Austin Carr

No. 80
- Position: Wide receiver

Personal information
- Born: December 25, 1993 (age 32) Santa Monica, California, U.S.
- Listed height: 6 ft 1 in (1.85 m)
- Listed weight: 200 lb (91 kg)

Career information
- High school: Benicia (Benicia, California)
- College: Northwestern
- NFL draft: 2017: undrafted

Career history
- New England Patriots (2017)*; New Orleans Saints (2017–2020);
- * Offseason and/or practice squad member only

Awards and highlights
- Second-team All-American (2016); Big Ten Receiver of the Year (2016); First-team All-Big Ten (2016);

Career NFL statistics
- Receptions: 13
- Receiving yards: 133
- Receiving touchdowns: 3
- Stats at Pro Football Reference

= Austin Carr (American football) =

American football player (born 1993)

Austin Durant Mozée Carr (born December 25, 1993) is an American former professional football player who was a wide receiver in the National Football League (NFL). He played college football for the Northwestern Wildcats. He played in the NFL for the New England Patriots and New Orleans Saints.

==College career==
A former walk-on at Northwestern University, Carr earned a scholarship and became a starter in his junior year. In his senior year in 2016, Carr led the Big Ten Conference in receptions, receiving yards, and receiving touchdowns. Following the 2016 season, Carr was named the Richter–Howard Receiver of the Year and was named First-team All-Big Ten by the coaches and media. Carr was a team captain for Northwestern in 2016.

===College statistics===

| Year | Team | Games |  | Receiving |  |  |  |
| GP | GS | Rec | Yards | Avg | TD |
| 2012 | Northwestern | Redshirt |  |  |  |  |  |  |  |  |  |  |
| 2013 | Northwestern | 1 | 0 | 0 | 0 | 0.0 | 0 |
| 2014 | Northwestern | 12 | 0 | 7 | 100 | 14.3 | 0 |
| 2015 | Northwestern | 11 | 11 | 16 | 302 | 18.9 | 2 |
| 2016 | Northwestern | 13 | 13 | 90 | 1,247 | 13.9 | 12 |
| Career |  | 37 | 24 | 113 | 1,649 | 14.6 | 14 |

==Professional career==

Pre-draft measurables
| Height | Weight | 40-yard dash | 10-yard split | 20-yard split | 20-yard shuttle | Three-cone drill | Vertical jump | Broad jump | Bench press |
| 6 ft 0 in (1.83 m) | 202 lb (92 kg) | 4.62 s | 1.60 s | 2.62 s | 4.07 s | 6.70 s | 33+1⁄2 in (0.85 m) | 9 ft 8 in (2.95 m) | 16 reps |
All values from Northwestern’s Pro Day.

===New England Patriots===
On April 30, 2017, the New England Patriots signed Carr as an undrafted free agent to a three-year, $1.67 million contract that includes a signing bonus of $7,000. Carr shined in the preseason, recording 14 catches for 153 yards and two touchdowns in the four games. Despite a strong training camp and preseason, Carr was waived by the Patriots on September 2.

===New Orleans Saints===
On September 3, 2017, Carr was claimed off waivers by the New Orleans Saints. He was active for two games during his rookie season but did not catch any passes.
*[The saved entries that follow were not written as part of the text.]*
`src/rtl/ckd_pkg.sv`:
```
// Package: offsets, field layout, reset values and decoded-value types for the clock config
package ckd_pkg;

   // ---------------------------------------------------------------
   // Register offsets on the control port
   // ---------------------------------------------------------------
   localparam logic [7:0] CKD_OFS_PLL_MULT_LOW = 8'h38;   // Multiplier low byte
   localparam logic [7:0] CKD_OFS_N_DENSITY    = 8'h39;   // N and density divider
   localparam logic [7:0] CKD_OFS_M_DIV        = 8'h3a;   // M divider
   localparam logic [7:0] CKD_OFS_MOD_BITCLK   = 8'h3b;   // Modulator / bit-clock tops
   localparam logic [7:0] CKD_OFS_PRI_BDIV_LOW = 8'h3c;   // Primary bit-clock low byte

   // ---------------------------------------------------------------
   // Reset values
   // ---------------------------------------------------------------
   localparam logic [7:0] CKD_RST_PLL_MULT_LOW = 8'h08;
   localparam logic [7:0] CKD_RST_N_DENSITY    = 8'h20;
   localparam logic [7:0] CKD_RST_M_DIV        = 8'h04;
   localparam logic [7:0] CKD_RST_MOD_BITCLK   = 8'h00;
   localparam logic [7:0] CKD_RST_PRI_BDIV_LOW = 8'h01;

   // ---------------------------------------------------------------
   // Field positions
   // ---------------------------------------------------------------
   localparam int CKD_N_DIV_MSB     = 7;
   localparam int CKD_N_DIV_LSB     = 5;
   localparam int CKD_DENSITY_MSB   = 4;
   localparam int CKD_DENSITY_LSB   = 2;
   localparam int CKD_M_DIV_MSB     = 7;
   localparam int CKD_M_DIV_LSB     = 2;
   localparam int CKD_MOD_DIV_MSB   = 5;
   localparam int CKD_MOD_DIV_LSB   = 4;
   localparam int CKD_PRI_TOP_BIT   = 2;
   localparam int CKD_SEC_TOP_BIT   = 1;
   localparam int CKD_RO_ZERO_BIT   = 0;

   // Writable mask of the modulator / bit-clock register (bit 0 is read-only)
   localparam logic [7:0] CKD_MOD_BITCLK_WMASK = 8'hfe;

   // ---------------------------------------------------------------
   // Decoded divide / multiply values for zero codes and reserved limits
   // ---------------------------------------------------------------
   localparam logic [3:0] CKD_N_ZERO_VALUE     = 4'h8;
   localparam logic [6:0] CKD_M_ZERO_VALUE     = 7'h40;
   localparam logic [9:0] CKD_BDIV_ZERO_VALUE  = 10'h200;
   localparam logic [2:0] CKD_DENSITY_MAX_CODE = 3'h4;
   localparam logic [1:0] CKD_MOD_RSVD_CODE    = 2'h3;

   // ---------------------------------------------------------------
   // Decoded settings handed to the PLL and divider chain
   // ---------------------------------------------------------------
   typedef struct packed {
      logic [8:0] pllMult;       // Integer multiplier, 0..511; reserved zero passes through
      logic [3:0] n_divider;          // N divide ratio, 1..8
      logic [4:0] densityDiv;    // Density modulator divide ratio, 1..16
      logic [6:0] m_divider;          // M divide ratio, 1..64
      logic [2:0] modDiv;        // Modulator clock divide ratio, 1/2/4
      logic [9:0] priBitclkDiv;  // Primary bit-clock divide ratio, 1..512
   } ckd_div_cfg_t;

   // Control port request
   typedef struct packed {
      logic       wrEn;          // One-cycle write strobe
      logic       rdEn;          // One-cycle read strobe
      logic [7:0] addr;          // Register offset
      logic [7:0] wrData;        // Write data
   } ckd_reg_req_t;

endpackage

```
`src/rtl/ckd_clock_cfg.sv`:
```
// Clock tree configuration registers and divider value decoding
`timescale 1ns/10ps
// ---------------------------------------------------------------
// ---------------------------------------------------------------
module ckd_clock_cfg
   import ckd_pkg::*;
(
   input  wire logic         ref_clk,
   input  wire logic         rst_n,
   input  wire ckd_reg_req_t regReq,
   output      logic [7:0]   regRdData,
   input  wire logic         pllIntMultTopBit,
   input  wire logic         autoDetectEn,
   input  wire ckd_div_cfg_t autoCfg,
   input  wire logic         nDividerEnable,
   input  wire logic         mDividerEnable,
   input  wire logic         densityModDividerEnable,
   output      ckd_div_cfg_t divCfg,
   output      logic         secondaryBitclkDivTop,
   output      logic         nDividerActive,
   output      logic         mDividerActive,
   output      logic         densityDividerActive,
   output      logic         reservedCodeSeen
);

   // ---------------------------------------------------------------
   // Decode functions
   // ---------------------------------------------------------------

   // Zero code means eight
   function automatic logic [3:0] decN(input logic [2:0] code);
      decN = (code == 3'h0) ? CKD_N_ZERO_VALUE : {1'b0, code};
   endfunction

   // Power-of-two ratio; reserved codes fall back to one
   function automatic logic [4:0] decDensity(input logic [2:0] code);
      decDensity = (code > CKD_DENSITY_MAX_CODE) ? 5'h01 : 5'(5'h01 << code);
   endfunction

   // Zero code means sixty-four
   function automatic logic [6:0] decM(input logic [5:0] code);
      decM = (code == 6'h00) ? CKD_M_ZERO_VALUE : {1'b0, code};
   endfunction

   // Reserved code three falls back to one
   function automatic logic [2:0] decMod(input logic [1:0] code);
      decMod = (code == CKD_MOD_RSVD_CODE) ? 3'h1 : 3'(3'h1 << code);
   endfunction

   // Zero code means 512
   function automatic logic [9:0] decBdiv(input logic [8:0] code);
      decBdiv = (code == 9'h000) ? CKD_BDIV_ZERO_VALUE : {1'b0, code};
   endfunction

   // ---------------------------------------------------------------
   // Register storage
   // ---------------------------------------------------------------
   logic [7:0]   multLow_reg;        // Multiplier low byte
   logic [7:0]   nDensity_reg;       // N and density fields
   logic [7:0]   m_divider_reg;           // M field
   logic [7:0]   modBitclk_reg;      // Modulator and bit-clock tops
   logic [7:0]   priBdivLow_reg;     // Primary bit-clock low byte
   logic [8:0]   multCode;           // Joined multiplier code
   logic [8:0]   priBdivCode;        // Joined primary bit-clock code
   ckd_div_cfg_t progCfg;            // Settings decoded from registers
   ckd_div_cfg_t divCfg_next;        // Settings chosen for the chain
   logic         reservedCode;       // Some field holds a reserved code

   wire wrHit = regReq.wrEn;

   // Write path: single-cycle strobe, all bits of a register land together
   always_ff @(posedge ref_clk or negedge rst_n)
   begin
      if (!rst_n)
      begin
         multLow_reg    <= CKD_RST_PLL_MULT_LOW;
         nDensity_reg   <= CKD_RST_N_DENSITY;
         m_divider_reg       <= CKD_RST_M_DIV;
         modBitclk_reg  <= CKD_RST_MOD_BITCLK;
         priBdivLow_reg <= CKD_RST_PRI_BDIV_LOW;
      end
      else if (wrHit)
      begin
         // Reserved bits stay writable storage; software keeps them at reset
         if (regReq.addr == CKD_OFS_PLL_MULT_LOW)
         begin
            multLow_reg <= regReq.wrData;
         end
         else if (regReq.addr == CKD_OFS_N_DENSITY)
         begin
            nDensity_reg <= regReq.wrData;
         end
         else if (regReq.addr == CKD_OFS_M_DIV)
         begin
            m_divider_reg <= regReq.wrData;
         end
         else if (regReq.addr == CKD_OFS_MOD_BITCLK)
         begin
            // Read-only bit is masked away from the write
            modBitclk_reg <= regReq.wrData & CKD_MOD_BITCLK_WMASK;
         end
         else if (regReq.addr == CKD_OFS_PRI_BDIV_LOW)
         begin
            priBdivLow_reg <= regReq.wrData;
         end
      end
   end

   // ---------------------------------------------------------------
   // Read path
   // ---------------------------------------------------------------

   // Registered read data; unmapped offsets return zero
   always_ff @(posedge ref_clk or negedge rst_n)
   begin
      if (!rst_n)
      begin
         regRdData <= 8'h00;
      end
      else if (regReq.rdEn)
      begin
         if (regReq.addr == CKD_OFS_PLL_MULT_LOW)
         begin
            regRdData <= multLow_reg;
         end
         else if (regReq.addr == CKD_OFS_N_DENSITY)
         begin
            regRdData <= nDensity_reg;
         end
         else if (regReq.addr == CKD_OFS_M_DIV)
         begin
            regRdData <= m_divider_reg;
         end
         else if (regReq.addr == CKD_OFS_MOD_BITCLK)
         begin
            regRdData <= modBitclk_reg & CKD_MOD_BITCLK_WMASK;
         end
         else if (regReq.addr == CKD_OFS_PRI_BDIV_LOW)
         begin
            regRdData <= priBdivLow_reg;
         end
         else
         begin
            regRdData <= 8'h00;
         end
      end
   end

   // ---------------------------------------------------------------
   // Decoding
   // ---------------------------------------------------------------

   // Multiplier top bit comes from a register owned elsewhere; bit-clock top bit from the modulator register
   assign multCode    = {pllIntMultTopBit, multLow_reg};
   assign priBdivCode = {modBitclk_reg[CKD_PRI_TOP_BIT], priBdivLow_reg};

   // Decode from stored registers only, so a half-written value never shows
   always_comb
   begin
      progCfg.pllMult      = multCode;
      progCfg.n_divider         = decN(nDensity_reg[CKD_N_DIV_MSB:CKD_N_DIV_LSB]);
      progCfg.densityDiv   = decDensity(nDensity_reg[CKD_DENSITY_MSB:CKD_DENSITY_LSB]);
      progCfg.m_divider         = decM(m_divider_reg[CKD_M_DIV_MSB:CKD_M_DIV_LSB]);
      progCfg.modDiv       = decMod(modBitclk_reg[CKD_MOD_DIV_MSB:CKD_MOD_DIV_LSB]);
      progCfg.priBitclkDiv = decBdiv(priBdivCode);
   end

   // Auto detection wins over anything programmed
   assign divCfg_next = autoDetectEn ? autoCfg : progCfg;

   // Reserved codes are flagged, not trapped; density and modulator fall back to one, a zero multiplier passes through
   assign reservedCode = (multCode == 9'h000)
                       | (nDensity_reg[CKD_DENSITY_MSB:CKD_DENSITY_LSB] > CKD_DENSITY_MAX_CODE)
                       | (modBitclk_reg[CKD_MOD_DIV_MSB:CKD_MOD_DIV_LSB] == CKD_MOD_RSVD_CODE);

   // ---------------------------------------------------------------
   // Output registers
   // ---------------------------------------------------------------

   // Settings move one edge after the register write completes
   always_ff @(posedge ref_clk or negedge rst_n)
   begin
      if (!rst_n)
      begin
         divCfg <= '0;
      end
      else
      begin
         divCfg <= divCfg_next;
      end
   end

   // Secondary top bit passed on for the other bit-clock divider
   always_ff @(posedge ref_clk or negedge rst_n)
   begin
      if (!rst_n)
      begin
         secondaryBitclkDivTop <= 1'b0;
      end
      else
      begin
         secondaryBitclkDivTop <= modBitclk_reg[CKD_SEC_TOP_BIT];
      end
   end

   // Divider enables; each divider idles until its bit is one
   always_ff @(posedge ref_clk or negedge rst_n)
   begin
      if (!rst_n)
      begin
         nDividerActive       <= 1'b0;
         mDividerActive       <= 1'b0;
         densityDividerActive <= 1'b0;
      end
      else
      begin
         nDividerActive       <= nDividerEnable;
         mDividerActive       <= mDividerEnable;
         densityDividerActive <= densityModDividerEnable;
      end
   end

   // Reserved-code indicator; ignored while auto detection drives the chain
   always_ff @(posedge ref_clk or negedge rst_n)
   begin
      if (!rst_n)
      begin
         reservedCodeSeen <= 1'b0;
      end
      else
      begin
         reservedCodeSeen <= reservedCode & ~autoDetectEn;
      end
   end

   // ---------------------------------------------------------------
   // Assertions
   // ---------------------------------------------------------------
   logic firstCycle_reg;   // High in the first cycle after reset release
   always_ff @(posedge ref_clk or negedge rst_n)
   begin
      if (!rst_n)
      begin
         firstCycle_reg <= 1'b1;
      end
      else
      begin
         firstCycle_reg <= 1'b0;
      end
   end
endmodule

```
In 2018, Carr played in 14 games, recording nine catches for 97 yards and two touchdowns.

On November 22, 2019, Carr was placed on injured reserve.

On May 7, 2020, Carr re-signed with the Saints. He was waived on September 5, and signed to the practice squad two days later. Carr was elevated to the active roster on October 12, October 24, October 31, and November 28 for the team's weeks 5, 7, 8, and 12 games against the Los Angeles Chargers, Carolina Panthers, Chicago Bears, and Denver Broncos, and reverted to the practice squad after each game. He was signed to the active roster on December 24. Carr was waived by the Saints on January 11, 2021, and re-signed to the practice squad two days later. He was released on January 16. (Note: The Saints erroneously announced Tommylee Lewis' release from the practice squad on January 16, 2021. The NFL's transactions wire on that day listed Carr as the wide receiver released from the team instead. Lewis' practice squad contract instead expired on January 25.)

==Personal life==
Carr is a Christian. Carr is married to Erica Carr. They have three sons together.

In November 2015, after registering with Be The Match two and a half years earlier, Carr was contacted that he may be a potential match to donate peripheral blood stem cells. Through a five-hour procedure, he was able to donate his stem cells via a blood transfusion, which ultimately saved the life of the recipient, a retired locomotive engineer for the Union-Pacific railroad who had non-Hodgkin’s lymphoma.